Жилищное товарищество (владельцы приватизированных квартир, индивидуальных домов или садово-огородных участков) есть та форма естественного нарастания масштаба взаимодействия "снизу", с которой всегда и наиболее натуральным образом начинается отстройка низового "сообщества"[20]. Формирование норм договорных отношений между частным лицом и жилищным товариществом является фундаментом, без укрепления которого макрополитика средоформирования обречена на фиаско.

Учитывая абсолютную бедность подавляющего большинства как горожан, так и сельских жителей области, лишившихся ничтожных по преимуществу накоплений в ходе нескольких повышений цен, нельзя не считаться с тем, что реальная жизнеспособная численность жителей первичного сообщества в России существенно больше, чем в богатых обществах Запада. Если эмпирически установившаяся размерность сообщества составляет в большинстве стран Европы порядка 2 — 2,5 тыс. человек (в Нидерландах или Швеции — порядка 600-900 человек), то в наших условиях эта величина не может составлять менее 9 тыс. и превышать 12 тыс. человек. В первом случае средств, поступающих от отчислений в бюджет сообщества, недостаточно для поддержания его базисных функций, во втором утрачивается способность осуществлять прямое самоуправление.
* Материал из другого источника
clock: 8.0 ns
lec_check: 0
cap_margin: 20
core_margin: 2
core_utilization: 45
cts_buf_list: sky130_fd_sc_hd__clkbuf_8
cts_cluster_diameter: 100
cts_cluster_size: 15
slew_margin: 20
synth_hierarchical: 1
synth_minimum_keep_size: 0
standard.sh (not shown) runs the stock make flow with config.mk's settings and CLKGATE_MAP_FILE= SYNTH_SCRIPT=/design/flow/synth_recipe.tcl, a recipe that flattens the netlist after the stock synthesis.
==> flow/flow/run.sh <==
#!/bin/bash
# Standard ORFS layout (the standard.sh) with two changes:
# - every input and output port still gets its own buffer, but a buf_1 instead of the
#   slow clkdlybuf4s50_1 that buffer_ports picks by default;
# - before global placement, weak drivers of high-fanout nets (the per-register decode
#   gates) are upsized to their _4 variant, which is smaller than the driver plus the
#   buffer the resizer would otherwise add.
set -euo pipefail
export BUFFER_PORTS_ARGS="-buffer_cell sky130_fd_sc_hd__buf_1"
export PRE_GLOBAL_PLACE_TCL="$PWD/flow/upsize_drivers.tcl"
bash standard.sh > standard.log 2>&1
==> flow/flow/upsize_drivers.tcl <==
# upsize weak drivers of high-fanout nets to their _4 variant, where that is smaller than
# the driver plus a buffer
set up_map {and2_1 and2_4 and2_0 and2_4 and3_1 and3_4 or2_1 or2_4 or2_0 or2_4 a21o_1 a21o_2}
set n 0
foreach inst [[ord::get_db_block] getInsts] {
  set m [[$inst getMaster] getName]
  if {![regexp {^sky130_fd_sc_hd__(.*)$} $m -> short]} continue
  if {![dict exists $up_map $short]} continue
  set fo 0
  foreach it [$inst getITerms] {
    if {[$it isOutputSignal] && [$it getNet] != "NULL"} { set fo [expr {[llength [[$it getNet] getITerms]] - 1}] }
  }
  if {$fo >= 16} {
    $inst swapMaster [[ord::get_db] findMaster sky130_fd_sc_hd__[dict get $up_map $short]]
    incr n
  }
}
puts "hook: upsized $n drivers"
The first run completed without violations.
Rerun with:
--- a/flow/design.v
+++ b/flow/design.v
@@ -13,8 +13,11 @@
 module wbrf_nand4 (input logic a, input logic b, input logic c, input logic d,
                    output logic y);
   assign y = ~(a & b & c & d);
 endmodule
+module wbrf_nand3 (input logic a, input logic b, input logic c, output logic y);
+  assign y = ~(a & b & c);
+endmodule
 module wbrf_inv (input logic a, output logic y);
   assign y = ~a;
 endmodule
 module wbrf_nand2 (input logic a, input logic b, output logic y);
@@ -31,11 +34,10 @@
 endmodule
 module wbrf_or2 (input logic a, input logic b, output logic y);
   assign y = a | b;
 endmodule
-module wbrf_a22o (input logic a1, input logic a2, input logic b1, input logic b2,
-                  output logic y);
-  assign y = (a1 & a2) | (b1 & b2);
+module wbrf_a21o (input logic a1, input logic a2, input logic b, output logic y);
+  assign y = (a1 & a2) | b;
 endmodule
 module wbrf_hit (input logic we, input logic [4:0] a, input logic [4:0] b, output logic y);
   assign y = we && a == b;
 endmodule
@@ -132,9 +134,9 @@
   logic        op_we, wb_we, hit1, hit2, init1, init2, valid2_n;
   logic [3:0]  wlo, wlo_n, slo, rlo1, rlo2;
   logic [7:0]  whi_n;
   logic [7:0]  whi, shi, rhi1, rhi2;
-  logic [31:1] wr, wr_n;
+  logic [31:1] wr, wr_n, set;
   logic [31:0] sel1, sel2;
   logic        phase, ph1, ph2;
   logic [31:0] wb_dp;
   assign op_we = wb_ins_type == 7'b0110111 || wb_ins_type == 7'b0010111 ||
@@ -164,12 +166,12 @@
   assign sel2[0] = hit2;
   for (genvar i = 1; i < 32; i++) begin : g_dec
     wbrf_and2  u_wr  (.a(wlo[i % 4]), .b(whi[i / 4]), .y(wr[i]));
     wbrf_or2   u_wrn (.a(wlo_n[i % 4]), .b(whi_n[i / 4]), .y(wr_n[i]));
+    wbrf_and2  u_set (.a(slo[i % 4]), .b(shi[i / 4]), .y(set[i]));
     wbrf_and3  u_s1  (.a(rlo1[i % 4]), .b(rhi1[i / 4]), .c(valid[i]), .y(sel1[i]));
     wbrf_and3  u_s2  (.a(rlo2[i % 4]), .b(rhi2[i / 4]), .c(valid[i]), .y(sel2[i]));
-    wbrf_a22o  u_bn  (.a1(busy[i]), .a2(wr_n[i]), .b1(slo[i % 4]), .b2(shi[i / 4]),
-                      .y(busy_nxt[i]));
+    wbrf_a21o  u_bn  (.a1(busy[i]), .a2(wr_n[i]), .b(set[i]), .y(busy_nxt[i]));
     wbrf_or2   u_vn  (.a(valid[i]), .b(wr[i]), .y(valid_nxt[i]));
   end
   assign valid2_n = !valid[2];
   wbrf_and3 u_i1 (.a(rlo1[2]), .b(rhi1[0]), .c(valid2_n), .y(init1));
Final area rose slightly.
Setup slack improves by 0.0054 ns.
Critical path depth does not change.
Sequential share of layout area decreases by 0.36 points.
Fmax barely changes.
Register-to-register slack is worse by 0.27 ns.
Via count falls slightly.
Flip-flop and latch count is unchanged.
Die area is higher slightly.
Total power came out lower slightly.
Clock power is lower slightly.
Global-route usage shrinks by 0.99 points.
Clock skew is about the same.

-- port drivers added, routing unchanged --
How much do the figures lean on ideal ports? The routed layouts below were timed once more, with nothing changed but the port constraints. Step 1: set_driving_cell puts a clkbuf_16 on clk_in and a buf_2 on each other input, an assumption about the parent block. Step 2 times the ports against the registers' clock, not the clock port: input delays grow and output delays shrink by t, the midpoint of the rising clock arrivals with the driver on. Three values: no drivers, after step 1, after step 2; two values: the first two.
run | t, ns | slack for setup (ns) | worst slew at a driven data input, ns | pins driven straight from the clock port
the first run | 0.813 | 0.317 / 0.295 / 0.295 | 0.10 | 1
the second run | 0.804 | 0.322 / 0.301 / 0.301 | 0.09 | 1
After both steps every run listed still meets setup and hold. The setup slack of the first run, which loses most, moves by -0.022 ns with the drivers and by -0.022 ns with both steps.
Разумеется, в отдельных случаях (дачные поселки, районы коттеджной застройки или многоэтажной застройки т. н. повышенного качества) нельзя в принципе исключить возможность эффективного существования меньших по численности сообществ, однако эти исключения не меняют общую статистическую картину. Процесс сложения сообществ из отдельных (домовых, дворовых) жилищных товариществ обладает немалой длительностью во времени, однако он может быть ускорен и облегчен за счёт субсидирования из бюджета муниципальных округов или (по конкретным программам) муниципального бюджета или Экофонда и иных внебюджетных источников.
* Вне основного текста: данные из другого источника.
From an optimization exercise on the open Yosys and OpenROAD flow, aimed at a short achievable clock period and few clock cycles per item; shortcuts taken in it are not production practice.
Function was checked by simulation only, so behaviour that the tests miss may differ from the original.
Power figures rest on the tool's default switching activity, not on a simulated workload.

Design mem_issue_sched, start of the top module:
module mem_issue_sched #(
  parameter int NLD = 4,
  parameter int NST = 4
) (
  input  logic        clock,
  input  logic        resetn,
  input  logic        alloc_valid,
  input  logic        alloc_store,
  input  logic [31:0] alloc_address,
  input  logic [31:0] alloc_data,
  input  logic [4:0]  alloc_dst,
  output logic        rs_lok,
  output logic        rs_sok,
  output logic        rs_free,
  output logic        mem_req,
  output logic        mem_we,
  output logic [31:0] mem_addr,
  output logic [31:0] mem_wdata,
  input  logic        mem_ack,
  input  logic [31:0] mem_rdata,
  output logic [63:0] out_databus,
  output logic        write_databus,
  output logic [4:0]  out_dst,
  output logic [31:0] out_dst_data,
  output logic        write_dst
);
  localparam int NQ = NLD + NST + 1;   
  localparam int NU = NLD + NST;
  logic        q_st   [NQ];
  logic [31:0] q_addr [NQ];
  logic [31:0] q_data [NQ];
  logic [4:0]  q_dst  [NQ];
  logic [NQ-1:0] wp_q, rp_q;           
  logic [NU-1:0]  u_q, u_d;
  ...
Size in the first run: roughly 2200 cells after synthesis, about 810 flip-flops, roughly 280 I/O pins.
==> module mem_issue_sched, before the edit <==
module mem_issue_sched #(
  parameter int NLD = 4,
  parameter int NST = 4
) (
  input  logic        clock,
  input  logic        resetn,
  input  logic        alloc_valid,
  input  logic        alloc_store,
  input  logic [31:0] alloc_address,
  input  logic [31:0] alloc_data,
  input  logic [4:0]  alloc_dst,
  output logic        rs_lok,
  output logic        rs_sok,
  output logic        rs_free,
  output logic        mem_req,
  output logic        mem_we,
  output logic [31:0] mem_addr,
  output logic [31:0] mem_wdata,
  input  logic        mem_ack,
  input  logic [31:0] mem_rdata,
  output logic [63:0] out_databus,
  output logic        write_databus,
  output logic [4:0]  out_dst,
  output logic [31:0] out_dst_data,
  output logic        write_dst
);
  localparam int NQ = NLD + NST + 1;   
  localparam int NU = NLD + NST;
  logic        q_st   [NQ];
  logic [31:0] q_addr [NQ];
  logic [31:0] q_data [NQ];
  logic [4:0]  q_dst  [NQ];
  logic [NQ-1:0] wp_q, rp_q;           
  logic [NU-1:0]  u_q, u_d;
  logic [NLD-1:0] ld_q, ld_d;
  logic [NST-1:0] st_q, st_d;
  logic        mem_req_q, mem_we_q;
  logic [31:0] mem_addr_q, mem_wdata_q;
  logic [4:0]  hd_dst_q;
  logic        write_databus_q, write_dst_q, comp_st_q;
  logic        cmp_st_q;
  logic [31:0] cmp_addr_q, out_dst_data_q;
  logic [4:0]  out_dst_q;
  logic        rs_lok_q, rs_sok_q, rs_free_q;
  logic acc, acc_ld, acc_st, xfer, load_hd;
  logic inc_u, dec_u, inc_ld, dec_ld, inc_st, dec_st;
  logic        cu_st, nx_st;
  logic [31:0] cu_addr, cu_data, nx_addr, nx_data;
  logic [4:0]  cu_dst, nx_dst;
  always_comb begin
    acc    = alloc_valid & (alloc_store ? rs_sok_q : rs_lok_q);
    acc_ld = alloc_valid & ~alloc_store & rs_lok_q;
    acc_st = alloc_valid & alloc_store & rs_sok_q;
    xfer   = mem_req_q & mem_ack;
    load_hd = ~mem_req_q | mem_ack;
    inc_u  = acc & ~xfer;
    dec_u  = xfer & ~acc;
    inc_ld = acc_ld & ~write_dst_q;
    dec_ld = write_dst_q & ~acc_ld;
    inc_st = acc_st & ~comp_st_q;
    dec_st = comp_st_q & ~acc_st;
    for (int k = 0; k < NU; k++)
      u_d[k] = inc_u ? ((k == 0) ? 1'b1 : u_q[k-1])
             : dec_u ? ((k == NU - 1) ? 1'b0 : u_q[k+1])
             : u_q[k];
    for (int k = 0; k < NLD; k++)
      ld_d[k] = inc_ld ? ((k == 0) ? 1'b1 : ld_q[k-1])
              : dec_ld ? ((k == NLD - 1) ? 1'b0 : ld_q[k+1])
              : ld_q[k];
    for (int k = 0; k < NST; k++)
      st_d[k] = inc_st ? ((k == 0) ? 1'b1 : st_q[k-1])
              : dec_st ? ((k == NST - 1) ? 1'b0 : st_q[k+1])
              : st_q[k];
    cu_st   = 1'b0;
    cu_addr = '0;
    cu_data = '0;
    cu_dst  = '0;
    nx_st   = 1'b0;
    nx_addr = '0;
    nx_data = '0;
    nx_dst  = '0;
    for (int i = 0; i < NQ; i++) begin
      if (rp_q[i]) begin
        cu_st   = cu_st   | q_st[i];
        cu_addr = cu_addr | q_addr[i];
        cu_data = cu_data | q_data[i];
        cu_dst  = cu_dst  | q_dst[i];
      end
      if (rp_q[(i + NQ - 1) % NQ]) begin
        nx_st   = nx_st   | q_st[i];
        nx_addr = nx_addr | q_addr[i];
        nx_data = nx_data | q_data[i];
        nx_dst  = nx_dst  | q_dst[i];
      end
    end
  end
  always_ff @(posedge clock) begin
    for (int i = 0; i < NQ; i++)
      if (wp_q[i]) begin
        q_st[i]   <= alloc_store;
        q_addr[i] <= alloc_address;
        q_data[i] <= alloc_data;
        q_dst[i]  <= alloc_dst;
      end
  end
  always_ff @(posedge clock) begin
    if (!load_hd) begin
      mem_we_q    <= cu_st;
      mem_addr_q  <= cu_addr;
      mem_wdata_q <= cu_data;
      hd_dst_q    <= cu_dst;
    end else begin
      if (u_q[1]) begin
        mem_we_q    <= nx_st;
        mem_addr_q  <= nx_addr;
        mem_wdata_q <= nx_data;
        hd_dst_q    <= nx_dst;
      end else begin
        mem_we_q    <= alloc_store;
        mem_addr_q  <= alloc_address;
        mem_wdata_q <= alloc_data;
        hd_dst_q    <= alloc_dst;
      end
    end
    cmp_st_q       <= mem_we_q;
    cmp_addr_q     <= mem_addr_q;
    out_dst_q      <= hd_dst_q;
    out_dst_data_q <= mem_rdata;
  end
  always_ff @(posedge clock) begin
    if (!resetn) begin
      wp_q            <= NQ'(1);
      rp_q            <= NQ'(1);
      u_q             <= '0;
      ld_q            <= '0;
      st_q            <= '0;
      mem_req_q       <= 1'b0;
      write_databus_q <= 1'b0;
      write_dst_q     <= 1'b0;
      comp_st_q       <= 1'b0;
      rs_lok_q        <= 1'b1;
      rs_sok_q        <= 1'b1;
      rs_free_q       <= 1'b1;
    end else begin
      if (acc)  wp_q <= {wp_q[NQ-2:0], wp_q[NQ-1]};
      if (xfer) rp_q <= {rp_q[NQ-2:0], rp_q[NQ-1]};
      u_q             <= u_d;
      ld_q            <= ld_d;
      st_q            <= st_d;
      mem_req_q       <= u_d[0];
      write_databus_q <= xfer;
      write_dst_q     <= xfer & ~mem_we_q;
      comp_st_q       <= xfer & mem_we_q;
      rs_lok_q        <= ~ld_d[NLD-1];
      rs_sok_q        <= ~st_d[NST-1];
      rs_free_q       <= ~ld_d[0] & ~st_d[0];
    end
  end
  assign rs_lok        = rs_lok_q;
  assign rs_sok        = rs_sok_q;
  assign rs_free       = rs_free_q;
  assign mem_req       = mem_req_q;
  assign mem_we        = mem_we_q;
  assign mem_addr      = mem_addr_q;
  assign mem_wdata     = mem_wdata_q;
  assign write_databus = write_databus_q;
  assign out_databus   = {14'h0, cmp_st_q, ~cmp_st_q, 16'h0, cmp_addr_q};
  assign write_dst     = write_dst_q;
  assign out_dst       = out_dst_q;
  assign out_dst_data  = out_dst_data_q;
endmodule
Как убедительно показывает зарубежный и экспериментальный отечественный опыт, реальное вовлечение здравого смысла, который является мощным средоформирующим фактором на уровне обыденной действительности, может происходить при соблюдении одного принципиального условия. Структурное единство программы развития территории непременно должно быть представлено в форме связной системы подпрограмм, строящихся отнюдь не в логике и языке среды, но в логике и языке программ удовлетворения очевидных и повседневных нужд.

Безопасность жилищ и личности, профилактика здоровья, социальная поддержка наиболее нуждающихся, реконструкция и благоустройство, образование и культура и (в меньшей пока ещё степени) занятость и предпринимательство — эти сюжеты выступают натуральными носителями смысла. Уже через них удается показать важность подпрограмм организации бюджета, планирования и проектирования как непрерывного процесса.

При корректной отстройке в логике последовательного укрупнения в рамках объемлющих границ новая схема (жилищное товарищество — квартальное сообщество — муниципальный округ) в принципе завершает низовой горизонт самоуправления. При такой схеме делегирование полномочий осуществляется снизу-вверх, обеспечивается необходимая выборность низовых советов и успешная работа наёмных исполнительских дирекций[21].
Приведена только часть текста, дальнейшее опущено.